* _Stored data_:
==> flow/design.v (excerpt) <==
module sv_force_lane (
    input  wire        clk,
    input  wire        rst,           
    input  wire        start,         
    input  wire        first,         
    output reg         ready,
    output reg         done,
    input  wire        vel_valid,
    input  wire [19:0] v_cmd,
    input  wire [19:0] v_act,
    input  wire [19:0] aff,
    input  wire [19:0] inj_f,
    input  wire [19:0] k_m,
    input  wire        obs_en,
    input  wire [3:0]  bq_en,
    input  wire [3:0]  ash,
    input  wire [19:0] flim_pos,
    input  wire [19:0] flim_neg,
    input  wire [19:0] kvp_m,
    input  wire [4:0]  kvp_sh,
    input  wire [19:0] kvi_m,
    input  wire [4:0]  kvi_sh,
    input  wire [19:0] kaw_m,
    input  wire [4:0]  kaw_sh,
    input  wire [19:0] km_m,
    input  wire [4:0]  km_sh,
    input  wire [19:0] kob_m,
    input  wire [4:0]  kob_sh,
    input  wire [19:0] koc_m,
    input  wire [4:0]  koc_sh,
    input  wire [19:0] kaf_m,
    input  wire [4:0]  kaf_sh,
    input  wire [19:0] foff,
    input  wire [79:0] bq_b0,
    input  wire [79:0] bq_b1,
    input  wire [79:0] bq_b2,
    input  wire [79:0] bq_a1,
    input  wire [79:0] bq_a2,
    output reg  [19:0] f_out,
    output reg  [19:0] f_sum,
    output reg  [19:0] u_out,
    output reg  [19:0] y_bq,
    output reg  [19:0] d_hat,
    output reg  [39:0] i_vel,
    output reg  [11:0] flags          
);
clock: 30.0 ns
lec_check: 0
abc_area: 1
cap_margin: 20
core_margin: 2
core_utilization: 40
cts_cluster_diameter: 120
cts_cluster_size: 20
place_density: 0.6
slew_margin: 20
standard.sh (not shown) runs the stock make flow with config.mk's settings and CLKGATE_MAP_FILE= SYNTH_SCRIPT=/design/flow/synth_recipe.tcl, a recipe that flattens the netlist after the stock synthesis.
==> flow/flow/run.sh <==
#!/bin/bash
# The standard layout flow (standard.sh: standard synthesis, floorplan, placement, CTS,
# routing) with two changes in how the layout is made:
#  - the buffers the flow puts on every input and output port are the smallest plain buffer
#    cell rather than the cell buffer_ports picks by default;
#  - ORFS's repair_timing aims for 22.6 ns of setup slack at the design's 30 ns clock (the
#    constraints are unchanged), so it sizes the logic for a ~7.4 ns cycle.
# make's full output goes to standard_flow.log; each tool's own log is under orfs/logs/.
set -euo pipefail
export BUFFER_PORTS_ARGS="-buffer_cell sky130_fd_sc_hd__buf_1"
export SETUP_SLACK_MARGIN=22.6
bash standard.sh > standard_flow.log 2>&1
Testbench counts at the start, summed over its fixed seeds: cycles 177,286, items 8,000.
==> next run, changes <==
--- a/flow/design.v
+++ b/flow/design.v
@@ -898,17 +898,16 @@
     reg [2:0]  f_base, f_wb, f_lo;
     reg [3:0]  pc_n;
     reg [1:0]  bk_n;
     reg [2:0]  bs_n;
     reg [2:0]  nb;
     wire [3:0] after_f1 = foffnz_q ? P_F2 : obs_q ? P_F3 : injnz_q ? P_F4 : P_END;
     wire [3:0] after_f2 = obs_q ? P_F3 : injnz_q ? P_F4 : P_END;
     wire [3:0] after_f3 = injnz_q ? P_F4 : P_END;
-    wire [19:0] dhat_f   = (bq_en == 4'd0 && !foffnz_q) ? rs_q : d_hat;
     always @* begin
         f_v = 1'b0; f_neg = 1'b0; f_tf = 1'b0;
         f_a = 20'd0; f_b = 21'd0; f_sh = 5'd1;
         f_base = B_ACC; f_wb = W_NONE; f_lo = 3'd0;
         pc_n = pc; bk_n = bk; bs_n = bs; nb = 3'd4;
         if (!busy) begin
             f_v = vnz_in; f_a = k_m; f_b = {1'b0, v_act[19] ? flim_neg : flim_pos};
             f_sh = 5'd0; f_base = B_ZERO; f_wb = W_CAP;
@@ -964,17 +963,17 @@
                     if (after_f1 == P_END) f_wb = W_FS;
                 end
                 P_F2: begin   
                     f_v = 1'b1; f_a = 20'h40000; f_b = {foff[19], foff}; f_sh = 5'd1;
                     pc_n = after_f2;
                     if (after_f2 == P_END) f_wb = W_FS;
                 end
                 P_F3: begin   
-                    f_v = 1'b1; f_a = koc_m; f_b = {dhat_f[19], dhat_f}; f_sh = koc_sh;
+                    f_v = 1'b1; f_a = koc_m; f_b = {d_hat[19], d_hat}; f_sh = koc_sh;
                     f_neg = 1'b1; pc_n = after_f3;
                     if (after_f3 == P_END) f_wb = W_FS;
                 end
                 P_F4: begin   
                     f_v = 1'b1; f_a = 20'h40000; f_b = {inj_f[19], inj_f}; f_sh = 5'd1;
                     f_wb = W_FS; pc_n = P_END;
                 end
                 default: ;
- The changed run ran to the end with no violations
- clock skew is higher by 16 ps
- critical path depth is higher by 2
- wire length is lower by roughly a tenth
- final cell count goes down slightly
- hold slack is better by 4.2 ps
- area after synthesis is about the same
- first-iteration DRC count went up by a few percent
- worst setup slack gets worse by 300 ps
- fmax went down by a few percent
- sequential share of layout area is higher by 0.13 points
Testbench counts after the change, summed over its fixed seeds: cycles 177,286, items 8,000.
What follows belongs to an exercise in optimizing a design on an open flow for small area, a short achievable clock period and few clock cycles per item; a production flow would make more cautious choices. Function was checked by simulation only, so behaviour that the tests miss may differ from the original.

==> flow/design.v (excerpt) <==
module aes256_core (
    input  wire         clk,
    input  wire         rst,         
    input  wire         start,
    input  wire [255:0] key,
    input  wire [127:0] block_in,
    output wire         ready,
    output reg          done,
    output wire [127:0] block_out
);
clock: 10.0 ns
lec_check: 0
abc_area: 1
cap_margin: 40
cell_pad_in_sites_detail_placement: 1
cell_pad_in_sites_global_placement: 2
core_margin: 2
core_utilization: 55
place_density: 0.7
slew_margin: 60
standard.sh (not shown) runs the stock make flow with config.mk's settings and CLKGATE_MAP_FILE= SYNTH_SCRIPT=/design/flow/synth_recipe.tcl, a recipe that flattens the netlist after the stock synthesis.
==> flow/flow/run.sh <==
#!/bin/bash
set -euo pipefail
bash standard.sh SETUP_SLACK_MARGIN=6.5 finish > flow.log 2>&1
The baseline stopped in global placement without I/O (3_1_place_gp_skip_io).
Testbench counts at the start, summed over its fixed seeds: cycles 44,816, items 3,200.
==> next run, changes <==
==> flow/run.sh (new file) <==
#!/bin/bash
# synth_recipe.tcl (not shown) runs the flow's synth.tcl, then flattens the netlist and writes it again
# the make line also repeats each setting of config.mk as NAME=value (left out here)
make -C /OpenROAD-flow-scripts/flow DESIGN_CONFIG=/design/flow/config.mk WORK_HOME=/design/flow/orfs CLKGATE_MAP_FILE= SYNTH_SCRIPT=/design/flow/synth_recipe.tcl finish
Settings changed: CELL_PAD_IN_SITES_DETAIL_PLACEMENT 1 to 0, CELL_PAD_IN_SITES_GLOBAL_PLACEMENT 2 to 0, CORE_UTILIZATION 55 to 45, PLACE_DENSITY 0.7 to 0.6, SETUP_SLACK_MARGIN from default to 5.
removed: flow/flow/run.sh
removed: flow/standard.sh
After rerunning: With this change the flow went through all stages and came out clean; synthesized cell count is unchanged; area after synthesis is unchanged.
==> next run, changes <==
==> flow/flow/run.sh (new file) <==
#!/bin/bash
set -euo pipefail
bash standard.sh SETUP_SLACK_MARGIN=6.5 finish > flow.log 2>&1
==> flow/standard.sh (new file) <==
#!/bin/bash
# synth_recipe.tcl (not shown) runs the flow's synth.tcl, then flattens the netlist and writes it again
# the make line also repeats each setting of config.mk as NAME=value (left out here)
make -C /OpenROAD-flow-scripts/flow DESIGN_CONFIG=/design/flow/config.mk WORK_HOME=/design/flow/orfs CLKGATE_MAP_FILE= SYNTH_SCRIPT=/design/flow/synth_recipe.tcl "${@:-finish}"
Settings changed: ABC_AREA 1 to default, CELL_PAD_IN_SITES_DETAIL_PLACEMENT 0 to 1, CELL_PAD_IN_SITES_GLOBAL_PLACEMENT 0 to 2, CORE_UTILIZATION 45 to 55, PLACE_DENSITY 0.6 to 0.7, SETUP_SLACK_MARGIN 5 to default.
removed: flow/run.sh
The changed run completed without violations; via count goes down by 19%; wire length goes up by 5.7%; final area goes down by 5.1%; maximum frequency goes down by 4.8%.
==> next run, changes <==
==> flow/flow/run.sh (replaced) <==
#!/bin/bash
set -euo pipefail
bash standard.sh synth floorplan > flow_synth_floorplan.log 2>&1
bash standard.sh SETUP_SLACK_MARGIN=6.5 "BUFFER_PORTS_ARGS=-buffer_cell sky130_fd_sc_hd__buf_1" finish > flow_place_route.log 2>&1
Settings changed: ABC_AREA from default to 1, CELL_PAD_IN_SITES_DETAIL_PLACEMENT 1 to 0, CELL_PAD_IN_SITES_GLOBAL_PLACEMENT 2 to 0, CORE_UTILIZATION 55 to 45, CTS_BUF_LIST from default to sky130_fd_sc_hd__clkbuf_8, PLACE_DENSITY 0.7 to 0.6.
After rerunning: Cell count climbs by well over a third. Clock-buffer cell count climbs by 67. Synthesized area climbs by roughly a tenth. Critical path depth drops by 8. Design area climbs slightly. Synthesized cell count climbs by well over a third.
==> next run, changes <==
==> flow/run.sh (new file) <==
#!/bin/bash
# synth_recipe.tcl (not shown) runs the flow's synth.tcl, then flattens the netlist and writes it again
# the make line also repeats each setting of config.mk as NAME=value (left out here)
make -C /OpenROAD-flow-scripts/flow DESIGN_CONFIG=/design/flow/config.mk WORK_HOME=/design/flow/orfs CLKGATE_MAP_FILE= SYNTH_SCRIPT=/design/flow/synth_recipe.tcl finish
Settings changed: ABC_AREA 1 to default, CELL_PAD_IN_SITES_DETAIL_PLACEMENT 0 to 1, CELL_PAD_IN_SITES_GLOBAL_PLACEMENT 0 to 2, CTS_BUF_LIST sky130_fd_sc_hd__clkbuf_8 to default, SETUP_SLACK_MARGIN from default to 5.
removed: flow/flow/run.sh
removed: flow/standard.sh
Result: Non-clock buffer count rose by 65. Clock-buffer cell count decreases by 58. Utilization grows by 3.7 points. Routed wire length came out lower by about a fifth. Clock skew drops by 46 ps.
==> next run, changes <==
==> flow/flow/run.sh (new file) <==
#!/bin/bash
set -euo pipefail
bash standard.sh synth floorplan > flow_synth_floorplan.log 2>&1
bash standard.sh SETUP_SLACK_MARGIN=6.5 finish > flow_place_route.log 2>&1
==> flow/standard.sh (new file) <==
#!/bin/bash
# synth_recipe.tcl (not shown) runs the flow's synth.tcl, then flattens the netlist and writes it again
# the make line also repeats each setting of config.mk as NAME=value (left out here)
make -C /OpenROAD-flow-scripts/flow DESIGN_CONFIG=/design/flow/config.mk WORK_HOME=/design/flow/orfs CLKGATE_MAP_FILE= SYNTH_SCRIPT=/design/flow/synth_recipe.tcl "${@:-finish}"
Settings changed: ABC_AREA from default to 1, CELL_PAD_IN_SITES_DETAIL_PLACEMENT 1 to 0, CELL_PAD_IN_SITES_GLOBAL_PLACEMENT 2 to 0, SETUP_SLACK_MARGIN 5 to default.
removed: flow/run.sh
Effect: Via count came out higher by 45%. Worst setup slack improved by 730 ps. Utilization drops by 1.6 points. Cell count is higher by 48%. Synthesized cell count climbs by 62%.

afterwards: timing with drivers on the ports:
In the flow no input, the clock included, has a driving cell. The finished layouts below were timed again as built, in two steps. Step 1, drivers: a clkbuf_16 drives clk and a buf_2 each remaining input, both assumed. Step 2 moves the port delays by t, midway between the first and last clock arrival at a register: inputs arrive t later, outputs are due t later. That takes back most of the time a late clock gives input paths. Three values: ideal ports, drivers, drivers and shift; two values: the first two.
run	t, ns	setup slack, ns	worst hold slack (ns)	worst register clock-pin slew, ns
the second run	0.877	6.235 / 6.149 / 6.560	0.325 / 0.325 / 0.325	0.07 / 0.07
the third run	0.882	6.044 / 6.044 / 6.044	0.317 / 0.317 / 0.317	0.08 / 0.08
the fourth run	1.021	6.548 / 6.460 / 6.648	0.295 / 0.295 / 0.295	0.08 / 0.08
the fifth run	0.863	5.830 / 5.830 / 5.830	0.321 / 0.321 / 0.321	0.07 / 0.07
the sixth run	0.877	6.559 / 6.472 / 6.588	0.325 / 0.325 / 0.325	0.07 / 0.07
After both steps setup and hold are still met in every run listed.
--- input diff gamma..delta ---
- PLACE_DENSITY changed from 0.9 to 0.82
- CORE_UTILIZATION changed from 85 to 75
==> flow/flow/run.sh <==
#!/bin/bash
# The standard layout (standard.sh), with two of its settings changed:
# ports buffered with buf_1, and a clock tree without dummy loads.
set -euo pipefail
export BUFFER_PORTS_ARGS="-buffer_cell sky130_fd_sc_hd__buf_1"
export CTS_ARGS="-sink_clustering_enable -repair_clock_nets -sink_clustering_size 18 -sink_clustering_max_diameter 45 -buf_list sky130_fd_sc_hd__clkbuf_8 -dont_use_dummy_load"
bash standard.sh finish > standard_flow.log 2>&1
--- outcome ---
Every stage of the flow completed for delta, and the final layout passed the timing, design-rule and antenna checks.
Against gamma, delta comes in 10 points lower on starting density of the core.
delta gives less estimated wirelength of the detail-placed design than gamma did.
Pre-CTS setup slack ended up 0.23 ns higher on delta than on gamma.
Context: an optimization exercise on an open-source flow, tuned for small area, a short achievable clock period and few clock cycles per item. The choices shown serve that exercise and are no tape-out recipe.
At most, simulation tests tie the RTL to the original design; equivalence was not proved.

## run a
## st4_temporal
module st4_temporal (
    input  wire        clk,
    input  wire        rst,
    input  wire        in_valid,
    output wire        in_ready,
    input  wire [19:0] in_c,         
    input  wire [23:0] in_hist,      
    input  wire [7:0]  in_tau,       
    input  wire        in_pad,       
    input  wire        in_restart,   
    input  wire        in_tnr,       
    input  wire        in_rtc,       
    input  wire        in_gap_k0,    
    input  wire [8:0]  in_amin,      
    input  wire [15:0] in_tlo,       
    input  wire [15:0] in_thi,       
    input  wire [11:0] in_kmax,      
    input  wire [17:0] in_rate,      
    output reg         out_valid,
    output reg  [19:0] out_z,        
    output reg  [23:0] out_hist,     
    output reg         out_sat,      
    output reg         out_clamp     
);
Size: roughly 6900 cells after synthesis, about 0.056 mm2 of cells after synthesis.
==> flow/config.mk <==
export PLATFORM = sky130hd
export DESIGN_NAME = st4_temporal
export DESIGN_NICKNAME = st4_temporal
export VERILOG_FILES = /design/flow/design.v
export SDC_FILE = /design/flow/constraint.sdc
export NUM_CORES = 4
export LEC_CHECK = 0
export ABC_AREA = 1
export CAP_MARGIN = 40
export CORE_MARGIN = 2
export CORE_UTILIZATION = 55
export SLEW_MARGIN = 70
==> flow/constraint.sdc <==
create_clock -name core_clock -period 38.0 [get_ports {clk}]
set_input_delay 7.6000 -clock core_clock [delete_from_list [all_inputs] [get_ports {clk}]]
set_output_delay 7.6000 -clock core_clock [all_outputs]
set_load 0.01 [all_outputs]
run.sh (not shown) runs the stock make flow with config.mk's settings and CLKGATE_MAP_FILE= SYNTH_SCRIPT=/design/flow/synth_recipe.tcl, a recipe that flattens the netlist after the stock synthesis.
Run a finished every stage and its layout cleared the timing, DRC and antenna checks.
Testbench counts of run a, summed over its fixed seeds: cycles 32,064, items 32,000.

* _Task instructions_:
Look above for the line holding "a ~7.4 ns cycle.". Print it and every line after it, exactly, through the line holding "if (after_f3 == P_END)".

* _Expected answer_:
#    constraints are unchanged), so it sizes the logic for a ~7.4 ns cycle.
# make's full output goes to standard_flow.log; each tool's own log is under orfs/logs/.
set -euo pipefail
export BUFFER_PORTS_ARGS="-buffer_cell sky130_fd_sc_hd__buf_1"
export SETUP_SLACK_MARGIN=22.6
bash standard.sh > standard_flow.log 2>&1
Testbench counts at the start, summed over its fixed seeds: cycles 177,286, items 8,000.
==> next run, changes <==
--- a/flow/design.v
+++ b/flow/design.v
@@ -898,17 +898,16 @@
     reg [2:0]  f_base, f_wb, f_lo;
     reg [3:0]  pc_n;
     reg [1:0]  bk_n;
     reg [2:0]  bs_n;
     reg [2:0]  nb;
     wire [3:0] after_f1 = foffnz_q ? P_F2 : obs_q ? P_F3 : injnz_q ? P_F4 : P_END;
     wire [3:0] after_f2 = obs_q ? P_F3 : injnz_q ? P_F4 : P_END;
     wire [3:0] after_f3 = injnz_q ? P_F4 : P_END;
-    wire [19:0] dhat_f   = (bq_en == 4'd0 && !foffnz_q) ? rs_q : d_hat;
     always @* begin
         f_v = 1'b0; f_neg = 1'b0; f_tf = 1'b0;
         f_a = 20'd0; f_b = 21'd0; f_sh = 5'd1;
         f_base = B_ACC; f_wb = W_NONE; f_lo = 3'd0;
         pc_n = pc; bk_n = bk; bs_n = bs; nb = 3'd4;
         if (!busy) begin
             f_v = vnz_in; f_a = k_m; f_b = {1'b0, v_act[19] ? flim_neg : flim_pos};
             f_sh = 5'd0; f_base = B_ZERO; f_wb = W_CAP;
@@ -964,17 +963,17 @@
                     if (after_f1 == P_END) f_wb = W_FS;
                 end
                 P_F2: begin   
                     f_v = 1'b1; f_a = 20'h40000; f_b = {foff[19], foff}; f_sh = 5'd1;
                     pc_n = after_f2;
                     if (after_f2 == P_END) f_wb = W_FS;
                 end
                 P_F3: begin   
-                    f_v = 1'b1; f_a = koc_m; f_b = {dhat_f[19], dhat_f}; f_sh = koc_sh;
+                    f_v = 1'b1; f_a = koc_m; f_b = {d_hat[19], d_hat}; f_sh = koc_sh;
                     f_neg = 1'b1; pc_n = after_f3;
                     if (after_f3 == P_END) f_wb = W_FS;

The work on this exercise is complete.